**GIVEN RECORDS:**
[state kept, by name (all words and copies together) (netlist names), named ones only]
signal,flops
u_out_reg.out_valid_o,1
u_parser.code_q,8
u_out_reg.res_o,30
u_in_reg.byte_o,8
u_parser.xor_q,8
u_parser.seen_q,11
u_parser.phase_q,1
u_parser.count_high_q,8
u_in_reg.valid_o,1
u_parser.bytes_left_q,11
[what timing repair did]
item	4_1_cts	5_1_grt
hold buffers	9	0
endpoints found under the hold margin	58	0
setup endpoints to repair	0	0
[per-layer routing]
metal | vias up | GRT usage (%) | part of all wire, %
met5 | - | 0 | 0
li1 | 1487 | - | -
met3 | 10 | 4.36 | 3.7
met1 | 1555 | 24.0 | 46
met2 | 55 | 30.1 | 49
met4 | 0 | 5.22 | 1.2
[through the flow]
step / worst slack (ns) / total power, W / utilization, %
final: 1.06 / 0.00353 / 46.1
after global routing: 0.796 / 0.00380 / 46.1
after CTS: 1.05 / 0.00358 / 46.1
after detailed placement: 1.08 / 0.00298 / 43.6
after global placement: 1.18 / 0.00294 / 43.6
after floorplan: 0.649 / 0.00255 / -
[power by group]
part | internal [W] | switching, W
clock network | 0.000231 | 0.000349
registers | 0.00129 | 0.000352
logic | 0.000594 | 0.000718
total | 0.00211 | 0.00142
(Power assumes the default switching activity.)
**src/hdl/npcs_pkg.sv**
```systemverilog
// Shared constants, types and codes for the nearest palette colour search.
package npcs_pkg;

   localparam int PALETTE_ENTRIES = 256;
   localparam int IDX_W           = $clog2(PALETTE_ENTRIES);
   localparam int INDEX_W         = 8;
   localparam int LIMIT_W         = INDEX_W + 1;
   localparam int COLOUR_W        = 24;
   localparam int CHAN_W          = 8;
   localparam int CHANNELS        = 3;
   localparam int SQ_W            = 2 * CHAN_W;
   localparam int DIST_W          = SQ_W + 2;

   localparam logic [IDX_W-1:0]   LAST_SLOT   = IDX_W'(PALETTE_ENTRIES - 1);
   localparam logic [LIMIT_W-1:0] ENTRY_LIMIT = LIMIT_W'(PALETTE_ENTRIES);

   typedef enum logic {
      OP_WRITE = 1'b0,
      OP_QUERY = 1'b1
   } opcode_type;

   typedef enum logic [1:0] {
      ST_IDLE,
      ST_SCAN,
      ST_DRAIN
   } state_type;

   // Palette store access from the sequencer.
   typedef struct packed {
      logic                wr_en;
      logic [IDX_W-1:0]    wr_addr;
      logic [COLOUR_W-1:0] wr_data;
      logic                rd_en;
      logic [IDX_W-1:0]    rd_addr;
   } store_req_type;

   // Tag that follows one palette slot down the compare pipeline.
   typedef struct packed {
      logic             vld;
      logic             last;
      logic [IDX_W-1:0] idx;
   } tag_type;

endpackage

```
**src/hdl/npcs_dist.sv**
```systemverilog
// Shared distance unit: registered channel squares, then their sum.
module npcs_dist (
   input  logic                            clock,
   input  logic [npcs_pkg::COLOUR_W-1:0]   colour,
   input  logic [npcs_pkg::COLOUR_W-1:0]   entry,
   output logic [npcs_pkg::DIST_W-1:0]     distance
);
   import npcs_pkg::*;

   logic [SQ_W-1:0] sq_in [CHANNELS];
   logic [SQ_W-1:0] sq_ff [CHANNELS];

   always_comb begin
      logic [CHAN_W-1:0] a;
      logic [CHAN_W-1:0] b;
      logic [CHAN_W-1:0] diff;
      for (int c = 0; c < CHANNELS; c++) begin
         a        = colour[c*CHAN_W +: CHAN_W];
         b        = entry[c*CHAN_W +: CHAN_W];
         diff     = (a > b) ? (a - b) : (b - a);
         sq_in[c] = SQ_W'(diff) * SQ_W'(diff);
      end
   end

   always_ff @(posedge clock) begin
      for (int c = 0; c < CHANNELS; c++) begin
         sq_ff[c] <= sq_in[c];
      end
   end

   assign distance = DIST_W'(sq_ff[0]) + DIST_W'(sq_ff[1]) + DIST_W'(sq_ff[2]);

endmodule

```
**config.mk**
```make
export PLATFORM = sky130hd
export DESIGN_NAME = npcs_dist
export DESIGN_NICKNAME = d
export VERILOG_FILES = /design/src/hdl/npcs_pkg.sv /design/src/hdl/npcs_dist.sv
export SDC_FILE = /design/constraint.sdc
export NUM_CORES = 1
export LEC_CHECK = 0
export BUFFER_PORTS_ARGS = -buffer_cell sky130_fd_sc_hd__buf_2
export CAP_MARGIN = 20
export CORE_MARGIN = 3
export CORE_UTILIZATION = 60
export CTS_BUF_LIST = sky130_fd_sc_hd__clkbuf_8 sky130_fd_sc_hd__clkbuf_16
export DETAILED_ROUTE_END_ITERATION = 12
export GPL_TIMING_DRIVEN = 0
export HOLD_SLACK_MARGIN = 0.05
export PLACE_DENSITY = 0.79
export SETUP_SLACK_MARGIN = 0.1
export SYNTH_ARGS = -nofsm -noshare
export SYNTH_HDL_FRONTEND = slang
export SYNTH_SLANG_ARGS = --single-unit
```
**constraint.sdc**
```tcl
create_clock -name clock -period 13 [get_ports clock]
set_clock_uncertainty 0.15 [all_clocks]
set_input_delay 0.65 -clock clock [delete_from_list [all_inputs] [get_ports clock]]
set_output_delay 0.65 -clock clock [all_outputs]
set_load 0.02 [all_outputs]
```
After elaboration in Yosys (flattened, before gate mapping)
Memory sizes are Yosys's and may differ from the RTL's.
Index checks and enable logic that the tools add are counted.
W data, S select, Z words.
{"block": "totals", "ff_bits": 0, "ramBits": 48, "input_bits": 49, "output_inout_bits": 18, "elab_cells": 18, "n_memories": 1}
{"name": "sq_ff", "words": 3, "width": 16, "rd": 3, "rd_ports_with_merged_regs": 0, "write_ports": 3, "line": "npcs_dist.sv:11", "text": "logic [SQ_W-1:0] sq_ff [CHANNELS];"}
{"block": "classes", "add_sub_neg": 8, "multipliers": 3, "n_lt_le_gt_ge": 3, "n_mux": 3}
{"operator": "$mul A8 B8 Y16", "count": 3}
{"operator": "$sub A8 B8 Y8", "count": 6}
{"operator": "$gt A8 B8 Y1", "count": 3}
{"operator": "$mux W8", "count": 3}
{"operator": "$add A18 B16 Y18", "count": 1}
{"operator": "$add A16 B16 Y17", "count": 1}

Logic depth before layout (Yosys ltp)
{"block": "logic_depth", "word_depth": 3, "depth_mapped": 28, "ltp_nobuf": 27}

Worst setup path after synthesis
OpenSTA, ideal clock, no wires.
{"block": "synth_timing", "kind": "in2reg", "start": "input port colour[4] in the netlist's numbering", "end": "memory sq_ff[0][15] in the netlist's numbering", "arrival_ps": 6464, "setup_slack_ps": 6294, "cell_stages": 26, "path_buffers": 3, "path_cell_list": "inv_1 > ha_1 > buf_2 > nand4_1 > or3_1 > buf_2 > and4_1 > or3_1 > and2_1 > buf_2 > or2_1 > fa_1 > inv_1 > fa_1 > inv_1 > fa_1 > fa_1 > inv_1 > ha_1 > nand3_1 > nor2_1 > o311ai_0 > a21oi_1 > a211o_1 > o211a_1 > nor4_1"}
{"element": "start: declaration", "line": "npcs_dist.sv:4", "text": "input logic [npcs_pkg::COLOUR_W-1:0] colour,"}
{"element": "end: declaration", "line": "npcs_dist.sv:11"}

==> key figures <==
Route
  – Routed WL: 17,500 um
  – Vias per Instance: 5.51
  – Via Count: 7,560
  – Initial DRC count: 336
  – WL per Instance: 12.8 um
  – # DRC: 0
  – Drt pass-1 iters: 4
  – ANT nets after route: 0

Place
  – Post-Place Setup Slack: 5.64 ns
  – GP Congestion: 0.890
  – HPWL Detailed: 15,200 um
  – PortBufs: 66

Clock network
  – CTS tree: yes
  – Clock H-tree levels: 2
  – Clock Path Buffers: 2
  – Post-CTS Setup Inserts: 0
  – Root Driver: clkbuf_16
  – Clock-pin slew on the worst setup and hold paths: 0.06 ns
  – Clock sinks: 45
  – CTS Hold Bufs: 0
  – Post-CTS Resized: 0
  – TritonCTS buffer count: 5

Floorplan
  – Initial Util: 62.5%
  – Die Y: 130 um
  – Die Width: 130 um
  – Core box area: 0.0148 mm^2
  – Die ar.: 0.0170 mm^2
  – Io pins: 67
  – Row cnt: 44

Critical path
  – WP buf/inv: 7
  – CP top delay family: adder cells
  – Critical Path Fanout Max: 9
  – Crit path from: colour[0]
  – Cell at the slowest stage of the critical path: fa_1
  – WP data arrival: 7.09 ns
  – CP required: 13.02 ns
  – CP peak stage delay: 0.55 ns
  – Crit path launch type: primary input
  – Critical path type: primary input to flip-flop
  – Critical path endpoint category: flip-flop
  – Worst setup path end: sq_ff[0][15]
  – WP depth: 28

Final layout
  – Final #Nets: 1,482
  – Layout area overhead: 7.63%
  – Largest regs: sq_ff (45)
  – Register with the most flip-flops: sq_ff
  – Share of cells above drive strength 1: 10.2%
  – Diodes inserted: 0
  – Max FFs per register: 45

STA
  – Worst-Margin Slew: 0.885 ns
  – Final Slew Violations: 0
  – Max-Slew Margin vs Limit: 40.6%
  – Setup violations, final: 0
  – WHS: 0.781 ns
  – Tcrit/Tclk final: 54.4%
  – Final WS setup: 5.93 ns
  – Final worst path period need: 7.07 ns
  – Final hold vios: 0
  – RSZ-0062 raised after global routing: no
  – Maximum clock rate: 0.141 GHz
  – Total negative setup slack: 0 ns

Synth
  – Synth Area in Compound Gates: 16.5%
  – Post-synth top cells: 208 x inv_1, 165 x ha_1, 101 x nor2_1
  – Synth Area in XOR/XNOR: 7.79%
  – Seq/Total Area, Yosys: 9.73%
  – Yosys cell types: 76
  – Syn Inst Count: 1,112
  – Synthesis Warnings: 0
  – FF+latch count, synth: 45
  – Number of flops mapped to enable cells by yosys: 0
  – Largest family of logic cells by synthesized area: adder cells
  – Multiplexer share of the synthesized area: 1.45%
  – Synth area leader: ha_1
  – Async S/R FF share, synth: 0%
  – Mapped Area: 0.00926 mm^2
  – Synth Area in Simple Gates: 14.5%
  – Most frequent cell after synthesis: inv_1
  – Avg Inst Size Synth: 8.33 um^2
  – Post-Synth Adder-Cell Area: 40.0%
  – Top cells by area, synth: ha_1 22%, fa_1 18%, dfxtp_1 9.7%
  – Synth top area share: 22.3%
  – Ys flop type: dfxtp_1

Global route
  – Initial antenna violation count: 0
  – Largest net degree at the start of global routing: 15
  – First-pass GRT wire length: 31,000 um
  – Grt ovf: 0
  – Gr usage total: 21.8%
  – Vias in the first global route: 7,224

Status
  – Outcome: completed

Worst hold path
  – Hold Crit Class: primary input to flip-flop
  – Hold path depth: 4

Job
  – Max_cap viols: 0
per-layer routing:
layer  GRT usage (%)  part of all wire [%]
met1            29.7                    47
met2            38.3                    49
met3            2.58                   3.5
met4            2.81                  0.72
met5               0                     0
cell usage in the layout (no fill, tap or decap), drive strengths merged, types with 5 or more instances in the layout:
cell    synthesis  final
nand2b         14     14
a21oi          69     69
mux2i          13     13
o21a           17     17
xor2           31     31
and2            7      7
o21ai          39     39
buf            16     82
nand3           9      9
a21o           25     25
a211o           7      7
inv           210    210
nor2b           9      9
a21boi          6      6
o211ai          5      5
a31oi           6      6
fa             82     82
o21bai          9      9
nor2          101    101
ha            165    165
a211oi         11     11
or2            19     19
nor3           26     26
xnor2          48     48
and3            6      6
nand2          32     32
nor4            6      6
clkbuf          9     14
or3            10     10
dfxtp          45     45
nand4           9      9
worst min path at each step:
| stage | start | endpoint | slack [ns] |
|---|---|---|---|
| 5_1_grt | entry[16] | sq_ff[0][32] | 0.82 |
| 2_1_floorplan | entry[0] | sq_ff[0][0] | 0.87 |
| 3_3_place_gp | entry[16] | sq_ff[0][32] | 1.07 |
| 4_1_cts | entry[16] | sq_ff[0][32] | 0.77 |
| 6_report | entry[16] | sq_ff[0][32] | 0.78 |
| 3_5_place_dp | entry[16] | sq_ff[0][32] | 1.07 |
logic make-up (layout without fill, tap and decap cells):
kind of cell	Yosys count	in the layout
compound gates	225	225
xor+xnor	79	79
fa+ha+maj	247	247
buf+inv	235	309
flops	45	45
mux	13	13
other cells	1	2
simple gates	267	267
tightest hold or removal path, cell delays in order:
cell	delay, ns
buf_2	0.09
ha_1	0.11
buf_2	0.19
inv_1	0.11
layout make-up:
cell class | instances | area, um^2
fill | 1297 | 4840
timing repair buffer | 66 | 330
clock buffer | 5 | 125
sequential | 45 | 901
inverter | 210 | 788
tap | 184 | 230
buffer | 25 | 145
clock inverter | 3 | 17.5
multi-input combinational | 833 | 7430
metrics by stage:
step	std cells	cell area [um^2]	util (%)
after floorplan	1113	9270	-
after global placement	1363	9830	66.4
after detailed placement	1363	9830	66.4
after CTS	1371	9970	67.3
after global routing	1371	9970	67.3
final	1371	9970	67.3
Power is left out: the tool's default activity adds up to more than one toggle a clock period on the data nets, which glitch-free logic cannot reach.
[src/hdl/npcs_ctrl.sv]
// Sequencer: takes commands, walks the palette, keeps the running best match.
module npcs_ctrl (
   input  logic                            clock,
   input  logic                            reset,
   input  logic                            start,
   output logic                            busy,
   input  logic                            opcode,
   input  logic [npcs_pkg::INDEX_W-1:0]    entry_index,
   input  logic [npcs_pkg::COLOUR_W-1:0]   rgb_colour,
   output npcs_pkg::store_req_type         store_req,
   output logic [npcs_pkg::COLOUR_W-1:0]   query_colour,
   input  logic [npcs_pkg::DIST_W-1:0]     distance,
   output logic                            rsp_strobe,
   output logic [npcs_pkg::INDEX_W-1:0]    rsp_best_index
);
   import npcs_pkg::*;

   state_type            state_ff, state_in;
   logic [IDX_W-1:0]     cnt_ff, cnt_in;
   logic [COLOUR_W-1:0]  colour_ff;
   tag_type              tag0, tag1_ff, tag2_ff;
   logic [DIST_W-1:0]    best_dist_ff;
   logic [IDX_W-1:0]     best_idx_ff;
   logic                 take;
   logic [IDX_W-1:0]     new_best_idx;
   logic                 strobe_ff;
   logic [INDEX_W-1:0]   best_out_ff;
   logic                 accept;

   assign busy   = (state_ff != ST_IDLE);
   assign accept = start && !busy;

   always_ff @(posedge clock) begin
      if (reset) begin
         state_ff <= ST_IDLE;
      end else begin
         state_ff <= state_in;
      end
      cnt_ff <= cnt_in;
   end

   always_comb begin
      state_in          = state_ff;
      cnt_in            = cnt_ff;
      tag0              = '0;
      store_req         = '0;
      store_req.wr_addr = entry_index[IDX_W-1:0];
      store_req.wr_data = rgb_colour;
      store_req.rd_addr = cnt_ff;
      unique case (state_ff)
         ST_IDLE: begin
            cnt_in = '0;
            if (accept && opcode == OP_QUERY) begin
               state_in = ST_SCAN;
            end
            // Drop writes beyond the store.
            store_req.wr_en = accept && (opcode == OP_WRITE) &&
                              ({1'b0, entry_index} < ENTRY_LIMIT);
         end
         ST_SCAN: begin
            store_req.rd_en = 1'b1;
            tag0.vld        = 1'b1;
            tag0.last       = (cnt_ff == LAST_SLOT);
            tag0.idx        = cnt_ff;
            cnt_in          = cnt_ff + 1'b1;
            if (cnt_ff == LAST_SLOT) begin
               state_in = ST_DRAIN;
            end
         end
         ST_DRAIN: begin
            if (tag2_ff.vld && tag2_ff.last) begin
               state_in = ST_IDLE;
            end
         end
         default: begin
            state_in = ST_IDLE;
         end
      endcase
   end

   always_ff @(posedge clock) begin
      if (accept && opcode == OP_QUERY) begin
         colour_ff <= rgb_colour;
      end
   end

   // Tags track read data and squares through the store and distance unit.
   always_ff @(posedge clock) begin
      if (reset) begin
         tag1_ff <= '0;
         tag2_ff <= '0;
      end else begin
         tag1_ff <= tag0;
         tag2_ff <= tag1_ff;
      end
   end

   // Only a strictly smaller distance replaces the best, so ties keep the lower slot.
   assign take         = tag2_ff.vld && ((tag2_ff.idx == '0) || (distance < best_dist_ff));
   assign new_best_idx = take ? tag2_ff.idx : best_idx_ff;

   always_ff @(posedge clock) begin
      if (take) begin
         best_dist_ff <= distance;
         best_idx_ff  <= tag2_ff.idx;
      end
   end

   always_ff @(posedge clock) begin
      if (reset) begin
         strobe_ff <= 1'b0;
      end else begin
         strobe_ff <= tag2_ff.vld && tag2_ff.last;
      end
      if (tag2_ff.vld && tag2_ff.last) begin
         best_out_ff <= INDEX_W'(new_best_idx);
      end
   end

   assign query_colour   = colour_ff;
   assign rsp_strobe     = strobe_ff;
   assign rsp_best_index = best_out_ff;

   a_strobe_single: assert property (@(posedge clock) disable iff (reset)
      strobe_ff |=> !strobe_ff)
      else $error("result strobe held for more than one cycle");

   a_tag_while_busy: assert property (@(posedge clock) disable iff (reset)
      (tag1_ff.vld || tag2_ff.vld) |-> busy)
      else $error("compare pipeline active while idle");

   a_strobe_after_last: assert property (@(posedge clock) disable iff (reset)
      strobe_ff |-> $past(tag2_ff.vld && tag2_ff.last))
      else $error("result issued without final slot compare");

   a_no_write_when_busy: assert property (@(posedge clock) disable iff (reset)
      busy |-> !store_req.wr_en)
      else $error("palette written during a search");

endmodule

[config.mk]
export PLATFORM = sky130hd
export DESIGN_NAME = npcs_ctrl
export DESIGN_NICKNAME = d
export VERILOG_FILES = /design/src/hdl/npcs_pkg.sv /design/src/hdl/npcs_ctrl.sv
export SDC_FILE = /design/constraint.sdc
export NUM_CORES = 1
export LEC_CHECK = 0
export BUFFER_PORTS_ARGS = -buffer_cell sky130_fd_sc_hd__buf_2
export CORE_UTILIZATION = 40
export CTS_CLUSTER_DIAMETER = 60
export CTS_CLUSTER_SIZE = 30
export DETAILED_ROUTE_END_ITERATION = 8
export PLACE_DENSITY = 0.67
export SLEW_MARGIN = 20
export SYNTH_ARGS = -nofsm -noshare
export SYNTH_HDL_FRONTEND = slang
export SYNTH_SLANG_ARGS = --single-unit
[constraint.sdc]
create_clock -name clock -period 2.6 [get_ports clock]
set_input_delay 0 -clock clock [delete_from_list [all_inputs] [get_ports clock]]
set_output_delay 0 -clock clock [all_outputs]
set_load 0.1 [all_outputs]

**WHAT YOU SHOULD DO:** Retype only the stretch of lines above starting at the one with "3_5_place_dp | entry[16] | sq_ff[0][32] | 1.07 |" and stopping at the one with "clock buffer | 5 | 125", exactly as written, with both kept.

**SOLUTION BELOW:**
| 3_5_place_dp | entry[16] | sq_ff[0][32] | 1.07 |
logic make-up (layout without fill, tap and decap cells):
kind of cell	Yosys count	in the layout
compound gates	225	225
xor+xnor	79	79
fa+ha+maj	247	247
buf+inv	235	309
flops	45	45
mux	13	13
other cells	1	2
simple gates	267	267
tightest hold or removal path, cell delays in order:
cell	delay, ns
buf_2	0.09
ha_1	0.11
buf_2	0.19
inv_1	0.11
layout make-up:
cell class | instances | area, um^2
fill | 1297 | 4840
timing repair buffer | 66 | 330
clock buffer | 5 | 125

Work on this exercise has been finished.